Data records below:

Background: an optimization exercise with open tools, aiming at small area, a short achievable clock period and few clock cycles. Do not read the settings as production practice.

==> flow/design.v <==
module ung5_rx (
    input  wire        clk,
    input  wire        rst,
    input  wire        start,
    input  wire [7:0]  start_addr,
    input  wire [15:0] start_total,
    input  wire        rx_valid,
    input  wire [7:0]  rx_data,
    input  wire        tick,
    input  wire [5:0]  buf_idx,
    output wire [7:0]  buf_data,
    output reg  [1:0]  rx_state,
    output reg  [2:0]  rx_reason,
    output reg  [6:0]  rx_len,
    output wire        rx_ready,
    output wire        start_ok,
    output reg  [31:0] head,        
    output wire [31:0] tail,        
    output reg  [15:0] crc,         
    output wire        crc_ready,
    input  wire        dec_we,
    input  wire [3:0]  dec_err,
    output reg  [3:0]  err_code
);
    localparam ST_IDLE = 2'd0, ST_ACTIVE = 2'd1, ST_DONE = 2'd2;
    localparam R_NONE = 3'd0, R_TOTAL = 3'd1, R_SILENCE = 3'd2,
               R_STOP = 3'd3, R_NOISE = 3'd4, R_OVERFLOW = 3'd5;
    function [15:0] crc_step;
        input [15:0] c_in;
        input [7:0]  b;
        integer i;
        reg [15:0] c;
        begin
            c = c_in ^ {8'h00, b};
            for (i = 0; i < 8; i = i + 1)
                c = c[0] ? ((c >> 1) ^ 16'h8408) : (c >> 1);
            crc_step = c;
        end
    endfunction
    function [15:0] crc_unstep;
        input [15:0] c_in;
        input [7:0]  b;
        integer i;
        reg [15:0] c;
        begin
            c = c_in;
            for (i = 0; i < 8; i = i + 1)
                c = c[15] ? (((c ^ 16'h8408) << 1) | 16'h0001) : (c << 1);
            crc_unstep = c ^ {8'h00, b};
        end
    endfunction
    reg [511:0] sh;            
    reg [6:0]   phys;          
    reg [5:0]   q;             
    reg [7:0]   rx_addr;
    reg [15:0]  t_left;        
    reg [5:0]   t_sil;         
    wire accept    = rx_valid && rx_ready;
    wire collapsed = (rx_reason == R_NOISE);
    assign rx_ready = (rx_state == ST_ACTIVE);
    assign start_ok = start && !rx_ready &&
                      (start_total != 16'd0) && (start_total != 16'hFFFF);
    wire [2:0] q_lo = q[2:0];
    wire [2:0] q_hi = q[5:3];
    wire       bw   = (buf_idx[2:0] > q_lo);        
    reg  [7:0] lo_oh, hi_oh;
    integer j;
    always @(*)
        for (j = 0; j < 8; j = j + 1) begin
            lo_oh[j] = (buf_idx[2:0] == q_lo - j[2:0]);
            hi_oh[j] = bw ? (buf_idx[5:3] == q_hi - j[2:0] - 3'd1)
                          : (buf_idx[5:3] == q_hi - j[2:0]);
        end
    reg  [63:0] grp;           
    reg  [7:0]  rd_byte;
    integer g, k;
    always @(*) begin
        for (g = 0; g < 8; g = g + 1) begin
            grp[8*g +: 8] = 8'h00;
            for (k = 0; k < 8; k = k + 1)
                grp[8*g +: 8] = grp[8*g +: 8] | ({8{lo_oh[k]}} & sh[64*g + 8*k +: 8]);
        end
        rd_byte = 8'h00;
        for (g = 0; g < 8; g = g + 1)
            rd_byte = rd_byte | ({8{hi_oh[g]}} & grp[8*g +: 8]);
    end
    assign buf_data = rd_byte;
    assign tail = collapsed ? sh[72 +: 32] : sh[0 +: 32];
    assign crc_ready = !(collapsed && t_sil < 6'd8);
    wire [7:0] rw_byte = accept ? 8'hFA :
                         (t_sil == 6'd7) ? sh[79:72] :
                         (t_sil == 6'd3 || t_sil == 6'd6) ? 8'hFA :
                         (t_sil == 6'd1 || t_sil == 6'd4) ? 8'h81 : rx_addr;
    wire [15:0] crc_back = crc_unstep(crc, rw_byte);
    wire run_found = (rx_data == 8'h81) && (phys[6:3] != 4'd0) &&
                     (sh[7:0]   == rx_addr) && (sh[15:8]  == 8'hFA) &&
                     (sh[23:16] == 8'h81)   && (sh[31:24] == rx_addr) &&
                     (sh[39:32] == 8'hFA)   && (sh[47:40] == 8'h81) &&
                     (sh[55:48] == rx_addr) && (sh[63:56] == 8'hFA);
    wire [5:0] t_sil_n = t_sil + ((t_sil == 6'd63) ? 6'd0 : 6'd1);
    wire       last_fa = (sh[7:0] == 8'hFA);
    always @(posedge clk) begin
        if (accept)
            sh <= {sh[503:0], rx_data};
        if (accept && phys[6:2] == 5'd0)
            case (phys[1:0])
            2'd0: head[7:0]   <= rx_data;
            2'd1: head[15:8]  <= rx_data;
            2'd2: head[23:16] <= rx_data;
            default: head[31:24] <= rx_data;
            endcase
    end
    always @(posedge clk) begin
        if (rst) begin
            err_code  <= 4'd0;
            rx_state  <= ST_IDLE;
            rx_reason <= R_NONE;
            rx_len    <= 7'd0;
            phys      <= 7'd0;
            q         <= 6'd63;
        end else if (start) begin
            if (rx_state == ST_ACTIVE) begin
                err_code <= 4'd7;                      
            end else if (!start_ok) begin
                err_code <= 4'd10;                     
            end else begin
                err_code  <= 4'd0;
                rx_state  <= ST_ACTIVE;
                rx_reason <= R_NONE;
                rx_len    <= 7'd0;
                phys      <= 7'd0;
                q         <= 6'd63;
                rx_addr   <= start_addr;
                t_left    <= start_total;
                t_sil     <= 6'd0;
                crc       <= 16'h0000;
            end
        end else if (accept) begin
            err_code <= 4'd0;
            phys     <= phys + 7'd1;
            q        <= q + 6'd1;
            rx_len   <= phys + 7'd1;
            t_sil    <= 6'd0;
            if (phys != 7'd0)
                crc <= crc_step(crc, sh[7:0]);
            if (run_found) begin
                t_sil     <= 6'd1;
                crc       <= crc_back;
                rx_len    <= (phys == 7'd8) ? 7'd3 : phys - 7'd8;
                rx_state  <= ST_DONE;
                rx_reason <= R_NOISE;
            end else if (phys == 7'd63) begin
                rx_state  <= ST_DONE;
                rx_reason <= R_OVERFLOW;
                err_code  <= 4'd8;                     
            end
        end else if (tick && rx_ready) begin
            err_code <= 4'd0;
            t_sil    <= t_sil_n;
            t_left   <= t_left - 16'd1;
            if (t_left == 16'd0) begin
                rx_state  <= ST_DONE;
                rx_reason <= R_TOTAL;
            end else if (phys[6:3] != 4'd0 && last_fa && t_sil_n >= 6'd10) begin
                rx_state  <= ST_DONE;
                rx_reason <= R_STOP;
            end else if (phys != 7'd0 && t_sil_n >= 6'd50) begin
                rx_state  <= ST_DONE;
                rx_reason <= R_SILENCE;
            end
        end else begin
            if (dec_we)
                err_code <= dec_err;
            if (!crc_ready) begin
                t_sil <= t_sil + 6'd1;
                crc   <= crc_back;
            end
        end
    end
endmodule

End of Data records.

Each record must be output word for word.

Background: an optimization exercise with open tools, aiming at small area, a short achievable clock period and few clock cycles. Do not read the settings as production practice.

==> flow/design.v <==
module ung5_rx (
    input  wire        clk,
    input  wire        rst,
    input  wire        start,
    input  wire [7:0]  start_addr,
    input  wire [15:0] start_total,
    input  wire        rx_valid,
    input  wire [7:0]  rx_data,
    input  wire        tick,
    input  wire [5:0]  buf_idx,
    output wire [7:0]  buf_data,
    output reg  [1:0]  rx_state,
    output reg  [2:0]  rx_reason,
    output reg  [6:0]  rx_len,
    output wire        rx_ready,
    output wire        start_ok,
    output reg  [31:0] head,        
    output wire [31:0] tail,        
    output reg  [15:0] crc,         
    output wire        crc_ready,
    input  wire        dec_we,
    input  wire [3:0]  dec_err,
    output reg  [3:0]  err_code
);
    localparam ST_IDLE = 2'd0, ST_ACTIVE = 2'd1, ST_DONE = 2'd2;
    localparam R_NONE = 3'd0, R_TOTAL = 3'd1, R_SILENCE = 3'd2,
               R_STOP = 3'd3, R_NOISE = 3'd4, R_OVERFLOW = 3'd5;
    function [15:0] crc_step;
        input [15:0] c_in;
        input [7:0]  b;
        integer i;
        reg [15:0] c;
        begin
            c = c_in ^ {8'h00, b};
            for (i = 0; i < 8; i = i + 1)
                c = c[0] ? ((c >> 1) ^ 16'h8408) : (c >> 1);
            crc_step = c;
        end
    endfunction
    function [15:0] crc_unstep;
        input [15:0] c_in;
        input [7:0]  b;
        integer i;
        reg [15:0] c;
        begin
            c = c_in;
            for (i = 0; i < 8; i = i + 1)
                c = c[15] ? (((c ^ 16'h8408) << 1) | 16'h0001) : (c << 1);
            crc_unstep = c ^ {8'h00, b};
        end
    endfunction
    reg [511:0] sh;            
    reg [6:0]   phys;          
    reg [5:0]   q;             
    reg [7:0]   rx_addr;
    reg [15:0]  t_left;        
    reg [5:0]   t_sil;         
    wire accept    = rx_valid && rx_ready;
    wire collapsed = (rx_reason == R_NOISE);
    assign rx_ready = (rx_state == ST_ACTIVE);
    assign start_ok = start && !rx_ready &&
                      (start_total != 16'd0) && (start_total != 16'hFFFF);
    wire [2:0] q_lo = q[2:0];
    wire [2:0] q_hi = q[5:3];
    wire       bw   = (buf_idx[2:0] > q_lo);        
    reg  [7:0] lo_oh, hi_oh;
    integer j;
    always @(*)
        for (j = 0; j < 8; j = j + 1) begin
            lo_oh[j] = (buf_idx[2:0] == q_lo - j[2:0]);
            hi_oh[j] = bw ? (buf_idx[5:3] == q_hi - j[2:0] - 3'd1)
                          : (buf_idx[5:3] == q_hi - j[2:0]);
        end
    reg  [63:0] grp;           
    reg  [7:0]  rd_byte;
    integer g, k;
    always @(*) begin
        for (g = 0; g < 8; g = g + 1) begin
            grp[8*g +: 8] = 8'h00;
            for (k = 0; k < 8; k = k + 1)
                grp[8*g +: 8] = grp[8*g +: 8] | ({8{lo_oh[k]}} & sh[64*g + 8*k +: 8]);
        end
        rd_byte = 8'h00;
        for (g = 0; g < 8; g = g + 1)
            rd_byte = rd_byte | ({8{hi_oh[g]}} & grp[8*g +: 8]);
    end
    assign buf_data = rd_byte;
    assign tail = collapsed ? sh[72 +: 32] : sh[0 +: 32];
    assign crc_ready = !(collapsed && t_sil < 6'd8);
    wire [7:0] rw_byte = accept ? 8'hFA :
                         (t_sil == 6'd7) ? sh[79:72] :
                         (t_sil == 6'd3 || t_sil == 6'd6) ? 8'hFA :
                         (t_sil == 6'd1 || t_sil == 6'd4) ? 8'h81 : rx_addr;
    wire [15:0] crc_back = crc_unstep(crc, rw_byte);
    wire run_found = (rx_data == 8'h81) && (phys[6:3] != 4'd0) &&
                     (sh[7:0]   == rx_addr) && (sh[15:8]  == 8'hFA) &&
                     (sh[23:16] == 8'h81)   && (sh[31:24] == rx_addr) &&
                     (sh[39:32] == 8'hFA)   && (sh[47:40] == 8'h81) &&
                     (sh[55:48] == rx_addr) && (sh[63:56] == 8'hFA);
    wire [5:0] t_sil_n = t_sil + ((t_sil == 6'd63) ? 6'd0 : 6'd1);
    wire       last_fa = (sh[7:0] == 8'hFA);
    always @(posedge clk) begin
        if (accept)
            sh <= {sh[503:0], rx_data};
        if (accept && phys[6:2] == 5'd0)
            case (phys[1:0])
            2'd0: head[7:0]   <= rx_data;
            2'd1: head[15:8]  <= rx_data;
            2'd2: head[23:16] <= rx_data;
            default: head[31:24] <= rx_data;
            endcase
    end
    always @(posedge clk) begin
        if (rst) begin
            err_code  <= 4'd0;
            rx_state  <= ST_IDLE;
            rx_reason <= R_NONE;
            rx_len    <= 7'd0;
            phys      <= 7'd0;
            q         <= 6'd63;
        end else if (start) begin
            if (rx_state == ST_ACTIVE) begin
                err_code <= 4'd7;                      
            end else if (!start_ok) begin
                err_code <= 4'd10;                     
            end else begin
                err_code  <= 4'd0;
                rx_state  <= ST_ACTIVE;
                rx_reason <= R_NONE;
                rx_len    <= 7'd0;
                phys      <= 7'd0;
                q         <= 6'd63;
                rx_addr   <= start_addr;
                t_left    <= start_total;
                t_sil     <= 6'd0;
                crc       <= 16'h0000;
            end
        end else if (accept) begin
            err_code <= 4'd0;
            phys     <= phys + 7'd1;
            q        <= q + 6'd1;
            rx_len   <= phys + 7'd1;
            t_sil    <= 6'd0;
            if (phys != 7'd0)
                crc <= crc_step(crc, sh[7:0]);
            if (run_found) begin
                t_sil     <= 6'd1;
                crc       <= crc_back;
                rx_len    <= (phys == 7'd8) ? 7'd3 : phys - 7'd8;
                rx_state  <= ST_DONE;
                rx_reason <= R_NOISE;
            end else if (phys == 7'd63) begin
                rx_state  <= ST_DONE;
                rx_reason <= R_OVERFLOW;
                err_code  <= 4'd8;                     
            end
        end else if (tick && rx_ready) begin
            err_code <= 4'd0;
            t_sil    <= t_sil_n;
            t_left   <= t_left - 16'd1;
            if (t_left == 16'd0) begin
                rx_state  <= ST_DONE;
                rx_reason <= R_TOTAL;
            end else if (phys[6:3] != 4'd0 && last_fa && t_sil_n >= 6'd10) begin
                rx_state  <= ST_DONE;
                rx_reason <= R_STOP;
            end else if (phys != 7'd0 && t_sil_n >= 6'd50) begin
                rx_state  <= ST_DONE;
                rx_reason <= R_SILENCE;
            end
        end else begin
            if (dec_we)
                err_code <= dec_err;
            if (!crc_ready) begin
                t_sil <= t_sil + 6'd1;
                crc   <= crc_back;
            end
        end
    end
endmodule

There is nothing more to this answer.